Experimental Evaluation

CoPart demonstrates salient improvements over state-of-the-art (SOTA) holistic and part-level generators. Quantitative metrics include CLIP-based geometry-text and image-text alignment, as well as ULIP-T scores for multimodal consistency. For part-aware generation (e.g., “a rifle stock”), CoPart achieves:

• CLIP (N-T): 0.1607
• CLIP (I-T): 0.1768
• ULIP-T: 0.1355

These are substantially higher than prior models such as Rodin and Trellis on part-aware tasks, underscoring the advantages of explicit part representation. Notably, the preference in user studies attests to improved decomposability and quality at both whole-object and part levels.

Ablation Analyses

The contributions of global guidance and refinement modules are empirically validated. Removing global guidance compromises appearance coherence across parts (Figure 1), while the enhancement module yields tangible fidelity improvements, particularly when both geometric and image modalities are provided (Figure 2).

Figure 1: Ablation of global guidance, evidencing reduced part coherence and visual appearance fidelity when omitted.

Figure 2: Ablation of refinement module, demonstrating that integrating both part images and geometries is essential for maximal enhancement.

Applications and Implications

CoPart’s part-level latent architecture enables direct, fine-grained editing, robust articulation generation, and mini-scene synthesis without additional retraining. Selective part resampling supports practical asset modification, while box-guided generation allows high control during assembly, facilitating downstream use in CAD, content creation, and interactive design environments. The method naturally extends to longer sequence generation and scalable scene composition.

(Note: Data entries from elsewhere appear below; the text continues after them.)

===== config.mk =====
export PLATFORM = sky130hd
export DESIGN_NAME = sar_adc_sequencer
export DESIGN_NICKNAME = d
export VERILOG_FILES = /design/src/rtl/sar_seq_pkg.sv /design/src/rtl/sar_ctrl_fsm.sv /design/src/rtl/sar_bit_engine.sv /design/src/rtl/sar_result_reg.sv /design/src/rtl/sar_adc_sequencer.sv
export SDC_FILE = /design/constraint.sdc
export NUM_CORES = 1
export LEC_CHECK = 0
export CORE_UTILIZATION = 48
export CTS_CLUSTER_SIZE = 28
export DETAILED_ROUTE_END_ITERATION = 10
export PLACE_DENSITY = 0.87
export SLEW_MARGIN = 20
export SYNTH_ARGS = -nofsm -noshare
export SYNTH_HDL_FRONTEND = slang
export SYNTH_SLANG_ARGS = --single-unit

===== constraint.sdc =====
create_clock -name clk -period 1.6 [get_ports clk]
set_input_delay 0.32 -clock clk [delete_from_list [all_inputs] [get_ports clk]]
set_output_delay 0.32 -clock clk [all_outputs]
set_load 0.02 [all_outputs]

===== src/rtl/sar_seq_pkg.sv =====
package sar_seq_pkg;

  typedef enum logic [1:0] {
    ST_IDLE    = 2'd0,
    ST_SAMPLE  = 2'd1,
    ST_CONVERT = 2'd2
  } seq_state_e;

endpackage


===== src/rtl/sar_ctrl_fsm.sv =====
module sar_ctrl_fsm
  import sar_seq_pkg::*;
#(
  parameter int SAMPLE_CYCLES = 4,
  parameter int CHW           = 3
) (
  input  logic           clk,
  input  logic           rst_n,
  input  logic           start,
  input  logic [CHW:0]   cfg_ch_count,
  input  logic [CHW-1:0] cfg_ch_sel,
  input  logic           last_trial,
  output logic           load_first,
  output logic           trial_en,
  output logic           done,
  output logic           busy,
  output logic           sh_sample,
  output logic           err,
  output logic [CHW-1:0] mux_sel
);

  localparam int SCW = (SAMPLE_CYCLES > 1) ? $clog2(SAMPLE_CYCLES) : 1;
  localparam logic [SCW-1:0] SAMPLE_LAST = SCW'(SAMPLE_CYCLES - 1);

  seq_state_e     state_q, state_d;
  logic [SCW-1:0] cnt_q, cnt_d;
  logic [CHW-1:0] ch_q;
  logic           ch_en;
  logic           err_q, err_d, err_en;
  logic           sel_ok;

  assign sel_ok = ({1'b0, cfg_ch_sel} < cfg_ch_count);

  always_comb begin
    state_d = state_q;
    cnt_d   = cnt_q;
    ch_en   = 1'b0;
    err_en  = 1'b0;
    err_d   = err_q;
    case (state_q)
      ST_IDLE: begin
        if (start) begin
          err_en = 1'b1;
          if (sel_ok) begin
            state_d = ST_SAMPLE;
            cnt_d   = '0;
            ch_en   = 1'b1;
            err_d   = 1'b0;
          end else begin
            err_d   = 1'b1;
          end
        end
      end
      ST_SAMPLE: begin
        if (cnt_q == SAMPLE_LAST) state_d = ST_CONVERT;
        else                      cnt_d   = cnt_q + 1'b1;
      end
      ST_CONVERT: begin
        if (last_trial) state_d = ST_IDLE;
      end
      default: state_d = ST_IDLE;
    endcase
  end

  always_ff @(posedge clk or negedge rst_n) begin
    if (!rst_n) begin
      state_q <= ST_IDLE;
      cnt_q   <= '0;
      ch_q    <= '0;
      err_q   <= 1'b0;
    end else begin
      state_q <= state_d;
      cnt_q   <= cnt_d;
      if (ch_en)  ch_q  <= cfg_ch_sel;
      if (err_en) err_q <= err_d;
    end
  end

  assign load_first = (state_q == ST_SAMPLE) && (cnt_q == SAMPLE_LAST);
  assign trial_en   = (state_q == ST_CONVERT);
  assign done       = trial_en && last_trial;
  assign busy       = (state_q != ST_IDLE);
  assign sh_sample  = (state_q != ST_CONVERT);
  assign err        = err_q;
  assign mux_sel    = ch_q;

  // an out-of-range start while idle leaves the block idle with err raised
  assert_bad_start_R10: assert property (@(posedge clk) disable iff (!rst_n)
    (start && !busy && !sel_ok) |=> (err && !busy));

endmodule


===== src/rtl/sar_bit_engine.sv =====
module sar_bit_engine #(
  parameter int RES_BITS = 8
) (
  input  logic                clk,
  input  logic                rst_n,
  input  logic                load_first,
  input  logic                trial_en,
  input  logic                cmp_in,
  output logic [RES_BITS-1:0] sar_q,
  output logic [RES_BITS-1:0] decided,
  output logic                last_trial
);

  localparam int PW = $clog2(RES_BITS);
  localparam int MSB = RES_BITS - 1;

  logic [PW-1:0]       ptr_q, ptr_d;
  logic                ptr_en;
  logic [RES_BITS-1:0] trial_next;
  logic [RES_BITS-1:0] sar_d;
  logic                sar_en;

  for (genvar i = 0; i < RES_BITS; i++) begin : g_bit
    assign decided[i] = (int'(ptr_q) == i) ? (sar_q[i] & cmp_in) : sar_q[i];
    if (i == MSB) begin : g_top
      assign trial_next[i] = decided[i];
      assign sar_d[i]      = load_first ? 1'b1 : trial_next[i];
    end else begin : g_low
      assign trial_next[i] = (int'(ptr_q) == i + 1) ? 1'b1 : decided[i];
      assign sar_d[i]      = load_first ? 1'b0 : trial_next[i];
    end
  end

  assign last_trial = trial_en && (ptr_q == '0);
  assign sar_en     = load_first || trial_en;

  always_comb begin
    ptr_en = 1'b0;
    ptr_d  = ptr_q;
    if (load_first) begin
      ptr_en = 1'b1;
      ptr_d  = PW'(MSB);
    end else if (trial_en && !last_trial) begin
      ptr_en = 1'b1;
      ptr_d  = ptr_q - 1'b1;
    end
  end

  always_ff @(posedge clk or negedge rst_n) begin
    if (!rst_n) begin
      sar_q <= '0;
      ptr_q <= '0;
    end else begin
      if (sar_en) sar_q <= sar_d;
      if (ptr_en) ptr_q <= ptr_d;
    end
  end

  // every trial cycle presents a tap with a trial bit set
  assert_trial_bit_R5: assert property (@(posedge clk) disable iff (!rst_n)
    trial_en |-> (sar_q != '0));

endmodule


===== src/rtl/sar_result_reg.sv =====
module sar_result_reg #(
  parameter int RES_BITS = 8
) (
  input  logic                clk,
  input  logic                rst_n,
  input  logic                done,
  input  logic [RES_BITS-1:0] code_in,
  output logic [RES_BITS-1:0] result,
  output logic                irq
);

  logic [RES_BITS-1:0] result_q;
  logic                irq_q;

  always_ff @(posedge clk or negedge rst_n) begin
    if (!rst_n) begin
      result_q <= '0;
      irq_q    <= 1'b0;
    end else begin
      if (done) result_q <= code_in;
      irq_q <= done;
    end
  end

  assign result = result_q;
  assign irq    = irq_q;

  // completion pulse lasts a single cycle
  assert_irq_single_R8: assert property (@(posedge clk) disable iff (!rst_n)
    irq_q |=> !irq_q);

  // result only moves in the cycle the completion pulse is shown
  assert_result_hold_R11: assert property (@(posedge clk) disable iff (!rst_n)
    !irq_q |-> $stable(result_q));

endmodule


===== src/rtl/sar_adc_sequencer.sv =====
module sar_adc_sequencer #(
  parameter int NUM_CH        = 8,
  parameter int RES_BITS      = 8,
  parameter int SAMPLE_CYCLES = 4,
  localparam int CHW = (NUM_CH > 1) ? $clog2(NUM_CH) : 1
) (
  input  logic                clk,
  input  logic                rst_n,
  input  logic [CHW:0]        cfg_ch_count,
  input  logic [CHW-1:0]      cfg_ch_sel,
  input  logic                start,
  input  logic                cmp_in,
  output logic [CHW-1:0]      mux_sel,
  output logic                sh_sample,
  output logic [RES_BITS-1:0] tap_code,
  output logic                busy,
  output logic                err,
  output logic [RES_BITS-1:0] result,
  output logic                irq
);

  localparam logic [RES_BITS-1:0] HALF_CODE = {1'b1, {(RES_BITS-1){1'b0}}};

  logic                load_first;
  logic                trial_en;
  logic                done;
  logic                last_trial;
  logic [RES_BITS-1:0] decided;

  sar_ctrl_fsm #(
    .SAMPLE_CYCLES (SAMPLE_CYCLES),
    .CHW           (CHW)
  ) u_ctrl (
    .clk          (clk),
    .rst_n        (rst_n),
    .start        (start),
    .cfg_ch_count (cfg_ch_count),
    .cfg_ch_sel   (cfg_ch_sel),
    .last_trial   (last_trial),
    .load_first   (load_first),
    .trial_en     (trial_en),
    .done         (done),
    .busy         (busy),
    .sh_sample    (sh_sample),
    .err          (err),
    .mux_sel      (mux_sel)
  );

  sar_bit_engine #(
    .RES_BITS (RES_BITS)
  ) u_bits (
    .clk        (clk),
    .rst_n      (rst_n),
    .load_first (load_first),
    .trial_en   (trial_en),
    .cmp_in     (cmp_in),
    .sar_q      (tap_code),
    .decided    (decided),
    .last_trial (last_trial)
  );

  sar_result_reg #(
    .RES_BITS (RES_BITS)
  ) u_result (
    .clk     (clk),
    .rst_n   (rst_n),
    .done    (done),
    .code_in (decided),
    .result  (result),
    .irq     (irq)
  );

  // entering hold coincides with the half-reference tap
  assert_first_tap_R3: assert property (@(posedge clk) disable iff (!rst_n)
    $fell(sh_sample) |-> (tap_code == HALF_CODE));

  // busy has dropped whenever the completion pulse is visible
  assert_irq_idle_R9: assert property (@(posedge clk) disable iff (!rst_n)
    irq |-> !busy);

  // a start while busy does not disturb the channel select
  assert_busy_start_R11: assert property (@(posedge clk) disable iff (!rst_n)
    (busy && start) |=> (mux_sel == $past(mux_sel)));

endmodule


Word level (Yosys, flattened, before mapping)

Index checks and enable logic that the tools add are counted.

Add/subtract/negate cells: 2
Magnitude comparators: 1
Equal/unequal tests: 16
Muxes and demuxes: 42
Bitwise operators: 8
Reduce and logical (&&, ||, !) cells: 16

Operators with widths:

| kind                                                   | number |
|---|---|
| two-way mux 1 bit                                      | 31 |
| two-way mux 2 bit                                      | 7 |
| == test 3 bit (second input constant)                  | 4 |
| AND 1 bit                                              | 8 |
| inequality test 2 bit (second input constant)          | 4 |
| AND reduction 4 bit                                    | 2 |
| == test 3 x 2 -> 1 bit (second input constant)         | 2 |
| zero test 3 bit                                        | 2 |
| two-way mux 3 bit                                      | 2 |
| case mux 2 bit (3 select lines)                        | 1 |
| nonzero test 2 bit                                     | 3 |
| == test 2 bit (second input constant)                  | 2 |
| logical AND 1 bit                                      | 4 |
| less-than comparator 3 x 4 -> 1 bit                    | 1 |
| inequality test 2 x 1 -> 1 bit (second input constant) | 2 |
| case mux 2 bit (2 select lines)                        | 1 |
| == test 3 x 1 -> 1 bit (second input constant)         | 1 |
| AND reduction 3 bit                                    | 1 |
| subtractor 3 x 1 -> 3 bit (second input constant)      | 1 |
| adder 2 x 1 -> 2 bit (second input constant)           | 1 |
| == test 2 x 1 -> 1 bit (second input constant)         | 1 |
| zero test 2 bit                                        | 1 |
| AND reduction 2 bit                                    | 1 |
| zero test 1 bit                                        | 1 |
| logical OR 1 bit                                       | 1 |

Flip-flop bits (word level): 28
Input port bits: 11
Output and inout port bits: 23
Word-level logic and storage cells: 93

Logic depth before layout (Yosys ltp)

Depth in word-level cells: 7
Mapped depth: 6
Depth with buffers taken out: 6

Modules after synthesis

A second synthesis with hierarchy kept.

Cells, all modules: 118
Area, all modules: 1,430.1 sq um

By module, submodules not included:

| module         | instances | cells each | area each (sq um) | seq. area each (sq um) |
|---|---|---|---|---|
| sar_bit_engine | 1         | 61         | 626.9             | 275.3 |
| sar_ctrl_fsm   | 1         | 39         | 446.7             | 200.2 |
| sar_result_reg | 1         | 18         | 356.6             | 225.2 |

Worst setup path before layout

Ideal clock, no wire load.

Kind: register to register
From: register u_ctrl.state_q[0]
To: register u_ctrl.ch_q[0] (netlist: u_ctrl.mux_sel[0])
Library setup time: 0.125 ns
Arrival: 1.424 ns
Required time: 1.475 ns
Path slack: 0.051 ns
Stages on the path, launching flop included: 5
Path buffers: 0
Clock period less this slack: 1.549 ns
Cells stage by stage: dfrtp_1 or2_1 nor2_2 o311a_2 mux2_2

Word-level cells in the longest chain between the ends: 2

RTL lines:

| what                   | RTL line           | source |
|---|---|---|
| start, declared        | sar_ctrl_fsm.sv:25 | `seq_state_e state_q, state_d;` |
| start signal, assigned | sar_ctrl_fsm.sv:72 | `state_q <= state_d;` |
| zero test 2 bit        | sar_ctrl_fsm.sv:40 | `case (state_q)` |
| two-way mux 1 bit      | sar_ctrl_fsm.sv:40 |  |
| end signal, assigned   | sar_ctrl_fsm.sv:74 | `if (ch_en) ch_q <= cfg_ch_sel;` |
| end, declared          | sar_ctrl_fsm.sv:27 | `logic [CHW-1:0] ch_q;` |

Every way passes these cells.
A chain may end at the register's enable or synchronous reset.

Worst setup path after layout

From: input cfg_ch_count[2]
To: register u_ctrl.ch_q[1] (netlist: u_ctrl.mux_sel[1])

Word-level cells in the longest chain between the ends: 4

RTL lines:

| what                                | RTL line               | source |
|---|---|---|
| start, declared                     | sar_adc_sequencer.sv:9 | `input logic [CHW:0] cfg_ch_count,` |
| less-than comparator 3 x 4 -> 1 bit | sar_ctrl_fsm.sv:32     | `assign sel_ok = ({1'b0, cfg_ch_sel} < cfg_ch_count);` |
| two-way mux 1 bit                   | sar_ctrl_fsm.sv:44     | `if (sel_ok) begin` |
| two-way mux 1 bit                   | sar_ctrl_fsm.sv:42     | `if (start) begin` |
| two-way mux 1 bit                   | sar_ctrl_fsm.sv:40     |  |

Every way passes these cells.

Theoretically, CoPart provides a paradigm for joint modeling of intra-object relationships and cross-modal cues, crucial for interpretable, compositional generative systems and supporting further advances in multi-object scenes, semantic manipulation, and foundational representation learning.

Future Directions

Open challenges remain in automated optimal bounding box specification, assembly alignment, and scaling to unconstrained part counts, as well as extending the framework for fully unsupervised compositional modeling. Integration with interactive systems and incorporation of physical/functional constraints represent next steps.

Conclusion

CoPart establishes a robust framework for high-quality part-based 3D generation through synchronized contextual latents, mutual guidance, and multi-modal conditioning, outperforming SOTA both quantitatively and in user preference. By introducing PartVerse and enabling direct application to editing and articulation generation, it contributes practical and theoretical advances in generative 3D modeling, with broad implications for asset design, manipulation, and automated scene synthesis.